ACTIVITY
The expected answer comprises all lines from the entries that contain the string "unsigned".

PROVIDED DATA

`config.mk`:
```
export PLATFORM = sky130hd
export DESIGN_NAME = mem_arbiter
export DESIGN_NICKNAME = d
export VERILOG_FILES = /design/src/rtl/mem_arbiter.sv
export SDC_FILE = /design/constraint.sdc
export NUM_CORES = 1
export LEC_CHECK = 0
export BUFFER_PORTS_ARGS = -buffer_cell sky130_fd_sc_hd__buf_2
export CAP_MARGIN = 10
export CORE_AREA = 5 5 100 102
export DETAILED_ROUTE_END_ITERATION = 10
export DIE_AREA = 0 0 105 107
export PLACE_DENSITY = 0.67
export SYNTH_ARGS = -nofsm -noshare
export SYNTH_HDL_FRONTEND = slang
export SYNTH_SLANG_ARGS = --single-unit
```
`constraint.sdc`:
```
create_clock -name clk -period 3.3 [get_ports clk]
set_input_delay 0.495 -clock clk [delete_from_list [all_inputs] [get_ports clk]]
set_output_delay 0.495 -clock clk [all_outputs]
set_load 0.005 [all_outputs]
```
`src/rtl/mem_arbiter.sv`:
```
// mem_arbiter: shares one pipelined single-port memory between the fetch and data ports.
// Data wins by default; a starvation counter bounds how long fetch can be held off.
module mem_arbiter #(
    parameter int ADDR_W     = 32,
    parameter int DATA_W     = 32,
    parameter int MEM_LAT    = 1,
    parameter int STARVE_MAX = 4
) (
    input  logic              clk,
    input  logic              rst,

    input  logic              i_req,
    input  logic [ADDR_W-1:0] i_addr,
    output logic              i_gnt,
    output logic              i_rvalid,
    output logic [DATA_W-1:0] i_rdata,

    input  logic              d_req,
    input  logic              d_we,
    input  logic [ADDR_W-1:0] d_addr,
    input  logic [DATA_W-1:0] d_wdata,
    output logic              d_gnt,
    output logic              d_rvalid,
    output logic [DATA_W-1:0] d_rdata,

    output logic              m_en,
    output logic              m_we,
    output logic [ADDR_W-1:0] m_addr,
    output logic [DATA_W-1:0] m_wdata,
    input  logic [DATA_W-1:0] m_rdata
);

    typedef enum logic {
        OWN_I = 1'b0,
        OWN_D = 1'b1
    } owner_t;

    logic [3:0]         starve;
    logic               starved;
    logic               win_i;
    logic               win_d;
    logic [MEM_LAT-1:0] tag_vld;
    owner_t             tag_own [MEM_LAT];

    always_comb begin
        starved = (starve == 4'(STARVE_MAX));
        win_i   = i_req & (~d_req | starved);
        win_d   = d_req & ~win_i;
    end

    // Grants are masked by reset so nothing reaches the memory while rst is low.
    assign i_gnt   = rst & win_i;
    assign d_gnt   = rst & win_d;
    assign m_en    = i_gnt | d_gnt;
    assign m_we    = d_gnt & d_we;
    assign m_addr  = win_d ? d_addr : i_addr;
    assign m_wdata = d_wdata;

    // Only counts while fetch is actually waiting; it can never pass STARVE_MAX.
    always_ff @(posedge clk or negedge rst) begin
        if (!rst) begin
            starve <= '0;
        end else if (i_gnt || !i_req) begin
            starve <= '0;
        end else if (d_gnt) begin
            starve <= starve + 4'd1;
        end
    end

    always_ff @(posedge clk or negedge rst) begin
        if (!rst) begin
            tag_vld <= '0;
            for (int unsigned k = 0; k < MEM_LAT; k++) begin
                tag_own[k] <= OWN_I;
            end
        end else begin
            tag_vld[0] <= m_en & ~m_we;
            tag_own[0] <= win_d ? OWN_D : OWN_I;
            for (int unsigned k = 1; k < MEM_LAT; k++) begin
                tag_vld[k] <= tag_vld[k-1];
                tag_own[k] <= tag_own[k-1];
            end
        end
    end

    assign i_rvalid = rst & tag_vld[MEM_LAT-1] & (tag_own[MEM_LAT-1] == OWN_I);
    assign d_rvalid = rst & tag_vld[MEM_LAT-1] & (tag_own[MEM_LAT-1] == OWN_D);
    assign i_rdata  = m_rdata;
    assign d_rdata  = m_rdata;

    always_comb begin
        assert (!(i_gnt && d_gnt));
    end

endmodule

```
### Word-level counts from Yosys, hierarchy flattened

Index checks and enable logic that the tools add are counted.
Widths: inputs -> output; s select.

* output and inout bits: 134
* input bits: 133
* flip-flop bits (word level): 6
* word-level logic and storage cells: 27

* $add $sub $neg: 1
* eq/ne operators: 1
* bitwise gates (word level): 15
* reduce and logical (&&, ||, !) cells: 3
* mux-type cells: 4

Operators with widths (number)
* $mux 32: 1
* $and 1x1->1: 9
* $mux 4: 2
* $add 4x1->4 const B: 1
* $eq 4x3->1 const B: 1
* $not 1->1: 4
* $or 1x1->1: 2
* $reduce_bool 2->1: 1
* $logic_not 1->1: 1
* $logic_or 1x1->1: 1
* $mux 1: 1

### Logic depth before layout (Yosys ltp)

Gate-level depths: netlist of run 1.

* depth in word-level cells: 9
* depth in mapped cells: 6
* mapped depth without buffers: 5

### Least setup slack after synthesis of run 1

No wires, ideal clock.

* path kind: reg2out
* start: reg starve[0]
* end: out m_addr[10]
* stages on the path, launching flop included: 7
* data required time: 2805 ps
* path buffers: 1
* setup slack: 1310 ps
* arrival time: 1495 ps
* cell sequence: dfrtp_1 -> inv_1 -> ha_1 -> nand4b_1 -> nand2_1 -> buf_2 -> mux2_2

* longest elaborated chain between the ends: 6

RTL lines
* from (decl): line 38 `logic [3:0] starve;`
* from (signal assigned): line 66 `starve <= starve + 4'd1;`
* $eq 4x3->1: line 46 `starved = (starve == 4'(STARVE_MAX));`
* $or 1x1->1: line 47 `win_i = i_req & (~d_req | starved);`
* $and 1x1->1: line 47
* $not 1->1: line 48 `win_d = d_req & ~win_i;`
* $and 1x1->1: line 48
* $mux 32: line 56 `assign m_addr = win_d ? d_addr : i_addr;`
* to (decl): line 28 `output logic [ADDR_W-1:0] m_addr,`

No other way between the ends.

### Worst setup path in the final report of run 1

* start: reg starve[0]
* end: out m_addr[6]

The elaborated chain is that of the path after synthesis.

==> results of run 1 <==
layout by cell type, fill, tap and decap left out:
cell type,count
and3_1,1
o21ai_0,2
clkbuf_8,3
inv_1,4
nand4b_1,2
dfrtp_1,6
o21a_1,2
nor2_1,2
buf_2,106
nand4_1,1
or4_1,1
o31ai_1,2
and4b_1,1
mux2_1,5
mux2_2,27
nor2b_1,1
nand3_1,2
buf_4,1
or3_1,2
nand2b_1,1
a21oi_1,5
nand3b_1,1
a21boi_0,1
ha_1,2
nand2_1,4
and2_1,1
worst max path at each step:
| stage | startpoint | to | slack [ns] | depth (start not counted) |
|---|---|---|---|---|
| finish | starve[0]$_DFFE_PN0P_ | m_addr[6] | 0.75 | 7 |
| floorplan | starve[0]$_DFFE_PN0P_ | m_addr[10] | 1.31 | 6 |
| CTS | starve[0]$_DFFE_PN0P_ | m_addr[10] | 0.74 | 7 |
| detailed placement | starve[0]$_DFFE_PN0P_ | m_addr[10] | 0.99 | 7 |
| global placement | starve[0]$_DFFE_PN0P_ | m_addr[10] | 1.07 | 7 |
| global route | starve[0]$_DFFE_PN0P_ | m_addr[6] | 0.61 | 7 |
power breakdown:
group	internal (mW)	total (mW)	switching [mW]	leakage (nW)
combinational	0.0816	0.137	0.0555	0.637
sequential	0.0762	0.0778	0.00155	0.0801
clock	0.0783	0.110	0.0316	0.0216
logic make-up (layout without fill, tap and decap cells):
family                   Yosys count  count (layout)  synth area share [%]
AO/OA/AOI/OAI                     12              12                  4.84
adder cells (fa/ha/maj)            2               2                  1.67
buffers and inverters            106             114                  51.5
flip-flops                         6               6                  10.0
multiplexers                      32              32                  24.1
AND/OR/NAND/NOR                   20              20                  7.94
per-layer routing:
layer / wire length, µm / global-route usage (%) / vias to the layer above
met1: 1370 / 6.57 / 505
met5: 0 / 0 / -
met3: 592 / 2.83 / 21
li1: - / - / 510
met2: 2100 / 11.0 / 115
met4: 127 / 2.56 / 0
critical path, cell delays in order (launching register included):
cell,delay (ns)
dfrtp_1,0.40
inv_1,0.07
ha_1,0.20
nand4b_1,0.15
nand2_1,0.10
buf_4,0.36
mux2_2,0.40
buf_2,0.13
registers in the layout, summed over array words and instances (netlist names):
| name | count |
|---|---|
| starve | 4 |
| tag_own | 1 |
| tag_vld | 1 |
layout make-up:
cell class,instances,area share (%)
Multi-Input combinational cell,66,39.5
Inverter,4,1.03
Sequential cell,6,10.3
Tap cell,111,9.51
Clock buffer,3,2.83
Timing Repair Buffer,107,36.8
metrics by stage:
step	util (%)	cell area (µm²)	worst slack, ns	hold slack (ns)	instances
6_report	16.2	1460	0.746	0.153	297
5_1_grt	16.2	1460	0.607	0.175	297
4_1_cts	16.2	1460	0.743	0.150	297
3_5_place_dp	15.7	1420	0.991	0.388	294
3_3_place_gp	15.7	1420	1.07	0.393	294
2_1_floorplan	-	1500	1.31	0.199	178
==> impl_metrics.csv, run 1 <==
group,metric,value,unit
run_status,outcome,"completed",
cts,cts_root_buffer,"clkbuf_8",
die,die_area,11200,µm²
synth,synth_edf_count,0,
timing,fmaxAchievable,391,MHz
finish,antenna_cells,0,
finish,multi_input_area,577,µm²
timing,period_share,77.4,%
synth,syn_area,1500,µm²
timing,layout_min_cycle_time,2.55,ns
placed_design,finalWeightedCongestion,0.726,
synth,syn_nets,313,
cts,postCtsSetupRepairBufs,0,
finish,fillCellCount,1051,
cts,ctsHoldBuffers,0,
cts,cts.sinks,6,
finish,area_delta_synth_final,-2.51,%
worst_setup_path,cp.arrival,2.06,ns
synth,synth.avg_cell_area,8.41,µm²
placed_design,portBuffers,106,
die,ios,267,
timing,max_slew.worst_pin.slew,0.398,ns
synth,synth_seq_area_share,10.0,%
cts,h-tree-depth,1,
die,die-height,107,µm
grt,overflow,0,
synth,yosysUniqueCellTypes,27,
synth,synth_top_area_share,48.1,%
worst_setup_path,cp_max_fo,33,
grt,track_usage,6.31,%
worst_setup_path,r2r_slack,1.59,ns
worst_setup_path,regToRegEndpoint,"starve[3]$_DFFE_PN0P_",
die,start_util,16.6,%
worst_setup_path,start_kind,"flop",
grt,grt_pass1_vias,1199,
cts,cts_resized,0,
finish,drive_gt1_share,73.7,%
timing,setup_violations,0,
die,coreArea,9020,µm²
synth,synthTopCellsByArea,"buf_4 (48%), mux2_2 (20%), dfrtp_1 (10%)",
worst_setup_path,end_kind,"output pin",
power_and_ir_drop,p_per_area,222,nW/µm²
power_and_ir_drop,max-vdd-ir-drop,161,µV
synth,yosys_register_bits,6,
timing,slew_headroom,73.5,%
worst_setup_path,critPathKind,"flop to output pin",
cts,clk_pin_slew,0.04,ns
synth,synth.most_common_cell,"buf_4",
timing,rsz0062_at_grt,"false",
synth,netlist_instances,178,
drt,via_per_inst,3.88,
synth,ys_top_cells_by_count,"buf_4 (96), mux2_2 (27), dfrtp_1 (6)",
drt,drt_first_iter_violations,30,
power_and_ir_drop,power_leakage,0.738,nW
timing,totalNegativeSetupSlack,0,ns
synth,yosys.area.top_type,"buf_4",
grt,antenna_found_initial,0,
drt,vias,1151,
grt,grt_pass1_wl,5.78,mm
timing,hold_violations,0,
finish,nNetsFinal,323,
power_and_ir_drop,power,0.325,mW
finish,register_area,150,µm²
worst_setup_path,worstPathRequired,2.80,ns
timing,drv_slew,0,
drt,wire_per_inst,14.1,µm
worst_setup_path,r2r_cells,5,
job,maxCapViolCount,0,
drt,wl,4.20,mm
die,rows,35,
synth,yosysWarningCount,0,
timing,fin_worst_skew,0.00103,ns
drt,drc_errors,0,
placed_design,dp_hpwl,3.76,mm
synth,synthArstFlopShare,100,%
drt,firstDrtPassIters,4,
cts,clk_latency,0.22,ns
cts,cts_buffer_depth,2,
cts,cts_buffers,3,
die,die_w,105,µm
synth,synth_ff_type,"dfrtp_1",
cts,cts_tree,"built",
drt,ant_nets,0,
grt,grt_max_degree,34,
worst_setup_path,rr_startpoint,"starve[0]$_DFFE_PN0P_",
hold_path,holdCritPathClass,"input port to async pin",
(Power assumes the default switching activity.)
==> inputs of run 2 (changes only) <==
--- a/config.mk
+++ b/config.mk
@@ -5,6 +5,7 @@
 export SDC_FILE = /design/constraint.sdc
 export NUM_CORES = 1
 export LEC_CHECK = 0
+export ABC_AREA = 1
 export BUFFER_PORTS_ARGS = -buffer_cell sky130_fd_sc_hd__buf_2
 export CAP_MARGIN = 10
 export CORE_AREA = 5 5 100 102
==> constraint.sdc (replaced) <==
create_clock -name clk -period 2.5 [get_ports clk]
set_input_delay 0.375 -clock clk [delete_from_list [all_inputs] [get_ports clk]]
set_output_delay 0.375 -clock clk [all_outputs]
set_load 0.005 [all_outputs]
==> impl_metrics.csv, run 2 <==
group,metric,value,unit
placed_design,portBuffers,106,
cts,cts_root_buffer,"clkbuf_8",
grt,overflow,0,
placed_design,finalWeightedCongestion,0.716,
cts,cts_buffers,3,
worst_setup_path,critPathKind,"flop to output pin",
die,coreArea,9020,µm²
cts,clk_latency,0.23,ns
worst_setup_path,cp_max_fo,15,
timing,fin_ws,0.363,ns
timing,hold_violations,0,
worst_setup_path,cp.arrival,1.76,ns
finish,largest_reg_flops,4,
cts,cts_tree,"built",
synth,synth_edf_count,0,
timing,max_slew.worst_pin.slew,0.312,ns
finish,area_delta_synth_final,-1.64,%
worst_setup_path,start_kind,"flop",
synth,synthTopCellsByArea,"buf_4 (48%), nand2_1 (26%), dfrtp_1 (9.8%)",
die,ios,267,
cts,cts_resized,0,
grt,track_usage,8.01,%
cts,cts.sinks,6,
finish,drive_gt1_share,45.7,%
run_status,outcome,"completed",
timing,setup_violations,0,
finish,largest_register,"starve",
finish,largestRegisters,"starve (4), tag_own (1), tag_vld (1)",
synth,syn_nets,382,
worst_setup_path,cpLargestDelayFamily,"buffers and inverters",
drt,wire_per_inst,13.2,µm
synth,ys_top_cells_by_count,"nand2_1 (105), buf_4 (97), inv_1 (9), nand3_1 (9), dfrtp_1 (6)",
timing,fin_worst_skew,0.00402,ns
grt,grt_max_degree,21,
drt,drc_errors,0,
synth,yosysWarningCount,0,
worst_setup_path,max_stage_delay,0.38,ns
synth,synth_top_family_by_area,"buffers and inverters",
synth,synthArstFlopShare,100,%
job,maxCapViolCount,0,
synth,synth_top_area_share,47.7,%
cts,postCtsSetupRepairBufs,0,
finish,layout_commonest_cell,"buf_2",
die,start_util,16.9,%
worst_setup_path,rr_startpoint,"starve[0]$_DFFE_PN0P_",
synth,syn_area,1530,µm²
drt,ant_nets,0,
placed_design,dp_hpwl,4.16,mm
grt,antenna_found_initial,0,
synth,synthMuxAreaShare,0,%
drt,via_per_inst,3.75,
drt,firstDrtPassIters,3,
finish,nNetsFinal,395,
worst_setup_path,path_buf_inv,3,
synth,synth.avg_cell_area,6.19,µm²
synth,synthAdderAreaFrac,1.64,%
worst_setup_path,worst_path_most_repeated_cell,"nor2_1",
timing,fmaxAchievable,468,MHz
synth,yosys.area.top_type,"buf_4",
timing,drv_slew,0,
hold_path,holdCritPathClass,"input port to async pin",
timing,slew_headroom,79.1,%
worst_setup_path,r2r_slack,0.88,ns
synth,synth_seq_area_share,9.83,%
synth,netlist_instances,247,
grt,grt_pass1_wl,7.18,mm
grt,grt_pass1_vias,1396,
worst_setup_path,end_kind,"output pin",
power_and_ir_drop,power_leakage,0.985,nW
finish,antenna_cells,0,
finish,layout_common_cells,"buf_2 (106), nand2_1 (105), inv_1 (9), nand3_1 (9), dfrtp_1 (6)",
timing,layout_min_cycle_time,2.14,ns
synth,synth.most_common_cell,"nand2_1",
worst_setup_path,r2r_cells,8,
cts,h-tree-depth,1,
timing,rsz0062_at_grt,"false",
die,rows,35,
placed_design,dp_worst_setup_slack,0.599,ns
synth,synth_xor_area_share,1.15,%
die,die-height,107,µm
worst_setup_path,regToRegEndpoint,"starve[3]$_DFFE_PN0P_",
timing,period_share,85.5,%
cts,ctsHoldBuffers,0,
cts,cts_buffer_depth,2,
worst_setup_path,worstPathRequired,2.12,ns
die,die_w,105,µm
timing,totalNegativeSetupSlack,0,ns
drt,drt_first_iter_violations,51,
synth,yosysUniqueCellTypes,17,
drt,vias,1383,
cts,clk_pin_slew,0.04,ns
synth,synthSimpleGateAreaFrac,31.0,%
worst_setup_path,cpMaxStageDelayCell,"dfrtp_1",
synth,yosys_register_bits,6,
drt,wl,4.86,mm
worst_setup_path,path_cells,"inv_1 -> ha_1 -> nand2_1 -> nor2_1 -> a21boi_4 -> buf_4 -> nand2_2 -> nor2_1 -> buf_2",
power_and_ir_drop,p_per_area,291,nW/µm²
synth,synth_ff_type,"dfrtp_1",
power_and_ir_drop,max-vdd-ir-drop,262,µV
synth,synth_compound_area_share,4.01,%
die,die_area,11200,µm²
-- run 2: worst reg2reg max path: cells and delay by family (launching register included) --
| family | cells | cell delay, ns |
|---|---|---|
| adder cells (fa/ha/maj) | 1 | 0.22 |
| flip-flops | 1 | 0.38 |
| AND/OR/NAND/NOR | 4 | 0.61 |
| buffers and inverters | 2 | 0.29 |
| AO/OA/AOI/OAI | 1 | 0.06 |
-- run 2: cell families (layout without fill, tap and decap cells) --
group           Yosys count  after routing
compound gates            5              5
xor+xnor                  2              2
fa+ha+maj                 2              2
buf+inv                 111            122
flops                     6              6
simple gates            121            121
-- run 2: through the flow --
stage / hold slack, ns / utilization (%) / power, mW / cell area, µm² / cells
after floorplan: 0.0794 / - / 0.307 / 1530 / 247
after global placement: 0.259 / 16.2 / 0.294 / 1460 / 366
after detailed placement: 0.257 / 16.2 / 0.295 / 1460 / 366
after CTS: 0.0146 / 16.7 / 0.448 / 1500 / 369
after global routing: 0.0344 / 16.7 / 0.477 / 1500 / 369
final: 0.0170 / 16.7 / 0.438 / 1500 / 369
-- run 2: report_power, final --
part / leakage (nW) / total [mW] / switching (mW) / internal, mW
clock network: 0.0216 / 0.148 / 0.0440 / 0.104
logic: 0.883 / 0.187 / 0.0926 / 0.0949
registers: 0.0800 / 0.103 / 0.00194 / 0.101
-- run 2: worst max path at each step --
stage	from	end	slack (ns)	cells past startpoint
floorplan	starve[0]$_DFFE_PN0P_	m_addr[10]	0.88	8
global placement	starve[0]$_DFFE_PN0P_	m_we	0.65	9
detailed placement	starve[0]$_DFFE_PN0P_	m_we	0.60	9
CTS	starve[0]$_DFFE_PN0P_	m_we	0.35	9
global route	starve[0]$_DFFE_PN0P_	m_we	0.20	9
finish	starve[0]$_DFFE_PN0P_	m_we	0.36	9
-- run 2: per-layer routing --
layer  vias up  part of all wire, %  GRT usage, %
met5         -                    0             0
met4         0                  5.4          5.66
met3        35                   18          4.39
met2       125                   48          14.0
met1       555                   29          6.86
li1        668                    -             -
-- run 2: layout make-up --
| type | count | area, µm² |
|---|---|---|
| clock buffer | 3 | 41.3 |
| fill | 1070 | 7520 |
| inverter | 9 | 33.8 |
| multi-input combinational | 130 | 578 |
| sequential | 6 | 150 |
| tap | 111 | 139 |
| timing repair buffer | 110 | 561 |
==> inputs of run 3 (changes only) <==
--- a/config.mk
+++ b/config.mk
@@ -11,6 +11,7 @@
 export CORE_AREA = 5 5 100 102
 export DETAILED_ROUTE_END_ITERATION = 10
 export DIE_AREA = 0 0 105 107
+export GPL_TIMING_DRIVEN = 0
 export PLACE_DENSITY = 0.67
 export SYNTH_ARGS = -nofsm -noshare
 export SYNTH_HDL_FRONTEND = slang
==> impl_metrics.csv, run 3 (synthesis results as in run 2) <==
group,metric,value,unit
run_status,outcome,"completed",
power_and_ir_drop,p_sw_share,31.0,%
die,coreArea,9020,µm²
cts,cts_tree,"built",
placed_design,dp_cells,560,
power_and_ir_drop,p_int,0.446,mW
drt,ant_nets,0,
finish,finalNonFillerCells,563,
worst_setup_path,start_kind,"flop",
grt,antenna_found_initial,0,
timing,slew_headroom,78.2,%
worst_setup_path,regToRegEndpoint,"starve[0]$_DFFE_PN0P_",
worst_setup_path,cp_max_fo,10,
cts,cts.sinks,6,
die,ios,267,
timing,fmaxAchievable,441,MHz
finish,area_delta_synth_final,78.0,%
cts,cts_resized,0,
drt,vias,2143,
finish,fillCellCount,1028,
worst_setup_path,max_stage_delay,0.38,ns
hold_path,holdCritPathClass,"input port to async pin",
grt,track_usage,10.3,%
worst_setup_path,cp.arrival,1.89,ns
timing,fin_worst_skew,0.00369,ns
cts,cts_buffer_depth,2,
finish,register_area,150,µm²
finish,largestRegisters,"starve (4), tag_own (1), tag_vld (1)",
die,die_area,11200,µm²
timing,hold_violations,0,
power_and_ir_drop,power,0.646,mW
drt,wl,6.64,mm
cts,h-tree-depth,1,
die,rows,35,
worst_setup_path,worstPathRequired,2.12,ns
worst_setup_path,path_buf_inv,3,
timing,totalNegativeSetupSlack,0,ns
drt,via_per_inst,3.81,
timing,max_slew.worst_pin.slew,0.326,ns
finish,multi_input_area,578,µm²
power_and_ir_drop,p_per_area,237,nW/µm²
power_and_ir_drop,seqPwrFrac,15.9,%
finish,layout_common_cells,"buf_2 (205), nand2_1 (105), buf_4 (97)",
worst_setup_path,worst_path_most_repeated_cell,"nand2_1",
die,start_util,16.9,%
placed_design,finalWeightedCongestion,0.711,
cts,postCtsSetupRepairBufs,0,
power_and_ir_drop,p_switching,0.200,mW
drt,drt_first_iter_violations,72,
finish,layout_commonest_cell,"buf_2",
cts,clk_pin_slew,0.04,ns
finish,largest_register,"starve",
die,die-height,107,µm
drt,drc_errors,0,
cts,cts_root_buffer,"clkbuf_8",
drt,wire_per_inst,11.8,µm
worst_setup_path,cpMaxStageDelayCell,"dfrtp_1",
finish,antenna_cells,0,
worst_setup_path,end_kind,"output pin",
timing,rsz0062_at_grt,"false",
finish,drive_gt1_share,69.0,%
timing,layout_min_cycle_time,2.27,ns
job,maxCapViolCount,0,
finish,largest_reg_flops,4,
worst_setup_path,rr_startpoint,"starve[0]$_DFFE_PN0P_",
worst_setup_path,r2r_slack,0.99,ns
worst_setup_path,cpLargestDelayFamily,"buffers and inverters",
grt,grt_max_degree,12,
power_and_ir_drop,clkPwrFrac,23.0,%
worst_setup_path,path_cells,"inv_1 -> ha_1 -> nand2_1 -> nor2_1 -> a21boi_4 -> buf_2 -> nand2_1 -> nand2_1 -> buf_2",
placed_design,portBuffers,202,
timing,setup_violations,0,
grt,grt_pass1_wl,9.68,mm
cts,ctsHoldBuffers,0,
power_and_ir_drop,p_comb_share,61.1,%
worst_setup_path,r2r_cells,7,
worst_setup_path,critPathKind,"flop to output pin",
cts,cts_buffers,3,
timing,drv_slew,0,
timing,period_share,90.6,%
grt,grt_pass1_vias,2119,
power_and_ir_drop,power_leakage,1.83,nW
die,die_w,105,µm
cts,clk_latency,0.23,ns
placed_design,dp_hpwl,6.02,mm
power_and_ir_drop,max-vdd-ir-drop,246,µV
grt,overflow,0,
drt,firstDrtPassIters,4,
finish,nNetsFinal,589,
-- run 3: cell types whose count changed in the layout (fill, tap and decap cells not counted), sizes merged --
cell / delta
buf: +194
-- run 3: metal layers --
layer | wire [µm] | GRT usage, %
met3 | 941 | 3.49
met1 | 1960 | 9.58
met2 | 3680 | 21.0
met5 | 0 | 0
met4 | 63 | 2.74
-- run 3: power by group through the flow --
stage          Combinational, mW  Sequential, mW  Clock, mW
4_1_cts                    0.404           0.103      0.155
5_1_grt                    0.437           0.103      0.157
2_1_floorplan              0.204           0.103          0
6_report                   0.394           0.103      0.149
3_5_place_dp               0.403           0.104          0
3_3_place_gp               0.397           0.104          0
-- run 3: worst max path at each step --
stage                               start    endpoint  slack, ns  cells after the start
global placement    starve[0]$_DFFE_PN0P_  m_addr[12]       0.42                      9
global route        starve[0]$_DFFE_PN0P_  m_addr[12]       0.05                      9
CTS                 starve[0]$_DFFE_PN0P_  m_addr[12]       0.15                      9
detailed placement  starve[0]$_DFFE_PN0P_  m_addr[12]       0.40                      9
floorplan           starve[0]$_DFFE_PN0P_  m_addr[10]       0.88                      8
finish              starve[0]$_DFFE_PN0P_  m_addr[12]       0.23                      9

TASK SOLUTION
            for (int unsigned k = 0; k < MEM_LAT; k++) begin
            for (int unsigned k = 1; k < MEM_LAT; k++) begin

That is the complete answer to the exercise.